Following the Crowd
Should a person follow what others are doing or should he find another way? There are a number of cognitive biases that may influence people to follow the example of others.
For example people can show the confirmation bias and support whatever ideas and beliefs they have already. If actions of other people don’t contradict one’s belief there would be no reason to change it. And even if there is a contradiction, due to the confirmation bias people tend to ignore it. But it may work like this after a person has adapted beliefs from other people. Before it happens other biases may help to adapt such beliefs without critical analysis.
The crowd may force a person to do something, as a result this person can get some opposed beliefs due to the reactance effect. Also in the case of the bandwagon effect people simply tend to copy actions done by other people. Individual persons may even understand that their beliefs or actions may be wrong, but due to the peer pressure and desire to please people from relevant groups they would act anyway.

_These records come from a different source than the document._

## flow/run.sh

```bash
#!/bin/bash
# the make line also repeats each setting of config.mk as NAME=value (left out here)
make -C /OpenROAD-flow-scripts/flow DESIGN_CONFIG=/design/flow/config.mk WORK_HOME=/design/flow/orfs CLKGATE_MAP_FILE= finish
```

## flow/config.mk

```make
export PLATFORM = sky130hd
export DESIGN_NAME = muldiv
export DESIGN_NICKNAME = muldiv
export VERILOG_FILES = /design/flow/design.v
export SDC_FILE = /design/flow/constraint.sdc
export NUM_CORES = 4
export LEC_CHECK = 0
export CAP_MARGIN = 10
export CELL_PAD_IN_SITES_GLOBAL_PLACEMENT = 2
export CORE_MARGIN = 3
export CORE_UTILIZATION = 42
export CTS_CLUSTER_SIZE = 93
export PLACE_DENSITY = 0.78
export SETUP_SLACK_MARGIN = 1.18
export SLEW_MARGIN = 20
export TNS_END_PERCENT = 70
```

## flow/constraint.sdc

```tcl
create_clock -name core_clock -period 5.83 [get_ports {clk_i}]
set_input_delay 1.1660 -clock core_clock [delete_from_list [all_inputs] [get_ports {clk_i}]]
set_output_delay 1.1660 -clock core_clock [all_outputs]
set_load 0.01 [all_outputs]
```
Design alu16_top, start of the top module:
module alu16_top(clk, valA, valB, aluop, sub, lr, cc, result);
Size: ~980 cells after synthesis, about 57 flip-flops, ~59 I/O pins, roughly 6000 sq um of cells after synthesis.
export LEC_CHECK = 0
export ABC_AREA = 1
export CAP_MARGIN = 10
export CORE_MARGIN = 2
export CORE_UTILIZATION = 72
export PLACE_DENSITY = 0.4
export SETUP_SLACK_MARGIN = 0.11
export SLEW_MARGIN = 20
create_clock -name core_clock -period 3.78 [get_ports {clk}]
run.sh (not shown) runs the stock make flow with config.mk's settings and CLKGATE_MAP_FILE=.
==> next run, changes <==
Settings changed: ABC_AREA 1 to unset, CAP_MARGIN 10 to 20, CORE_UTILIZATION 72 to 25, PLACE_DENSITY 0.4 to unset, SETUP_SLACK_MARGIN 0.11 to unset.
Clock period 3.78 ns to 4.55 ns, I/O delays scaled along.
Setup slack gains 100 ps.
Routed wire length rises by well over a third.
Die size came out higher to 3.1 times its value.
Synthesized cell count shrinks by roughly a tenth.
Sequential share of layout area fell by 3.0 points.
Synthesized area came out higher by roughly a tenth.
Via count decreases slightly.
Global-route usage falls by 28 points.
## fsm
module fsm(
    input [15:0] dataIn,
    input R_I,
    input reset,
    input clk,
    output reg r_o,
    output reg [1:0] err,
    output [31:0] dataOut,
    output ready
    );
    reg [3:0] state;
    reg [31:0] reg_x;
    reg [31:0] reg_n;
    reg [31:0] counter;
    reg [31:0] step1;
    reg [31:0] step2;
    reg fr_i;
    reg fr_flag;
    wire fr_o;
    wire fr_res;
    reg incr_i;
    reg incr_flag;
    wire incr_o;
    wire [31:0] inc_res;
    reg sm_ri;
    reg sm_flag;
    wire sm_ro;
    wire [31:0] sm_res;
    reg dl_ri;
    reg dl_flag;
    wire dl_ro;
    wire [31:0] dl_res;
    reg pw_ri;
    reg pw_flag;
    wire pw_ro;
    wire pw_err;
    wire [31:0] pw_res;
    always@(posedge clk)
    begin
        if(reset)
        begin
            state <= 0;
            fr_i <= 0;
            incr_i <= 0;
            sm_ri <= 0;
            dl_ri <= 0;
            pw_ri <= 0;
        end
        else
        begin
            case(state)
                4'b0000:
                begin
                    reg_x <= 0;
                    reg_n <= 0;
                    counter <= 0;
                    err <= 0;
                    state <= 4'b0001;
                    fr_i <= 0;
                    fr_flag <= 1;
                    incr_i <= 0;
                    incr_flag <= 1;
                    sm_ri <= 0;
                    sm_flag <= 1;
                    dl_ri <= 0;
                    dl_flag <= 1;
                    pw_ri <= 0;
                    pw_flag <= 1;
                end
                4'b0001: if(R_I)
                begin
                    reg_x[31:16] <= dataIn;
                    state <= 4'b0010;
                end
                4'b0010: if(R_I)
                begin
                    reg_x[15:0] <= dataIn;
                    if ({reg_x[31:16], dataIn} == 0)
                    begin 
                        err <= 2'b11;
                        state <= 4'b1110;
                    end
                    else
                        state <= 4'b0011;    
                end
                4'b0011: if(R_I)
                begin
                    reg_n[31:16] <= dataIn;
                    state <= 4'b0100;
                end
                4'b0100: if(R_I)
                begin
                    reg_n[15:0] <= dataIn;
                    state <= 4'b1100;
  ...
clock: 10.0 ns
lec_check: 0
cap_margin: 20
core_aspect_ratio: 0.58
core_margin: 3
core_utilization: 40
place_density_lb_addon: 0.17
slew_margin: 25
run.sh (not shown) runs the stock make flow with config.mk's settings and CLKGATE_MAP_FILE=.
The baseline ran to the end with no violations.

Actually many cognitive biases which could work in the same way for different people may create a crowd with similar biases. Illusory correlation, halo effect, Forer (Barnum) effect, and availability heuristic among others can do this.
As a result we have a number of actions and beliefs, enforced by the crowd and our cognitive biases. Sometimes these actions and beliefs can be good and useful, for example rules from the traffic code can literally save your life. So if the crowd believe these rules are useful, it is a correct belief. To avoid beliefs with bad consequences you can check them as well as any actions the crowd tend to perform.
Beliefs should have a source, you can check its source and the logic how this belief was formed. An action can be checked by looking for hypotheses, which beliefs can lead to this action. You can also imagine and check hypotheses of probable consequences of the action. Regarding both actions and beliefs categories you can also check who could benefit from these. If you or the crowd can’t benefit from the action of the belief, they should be avoided.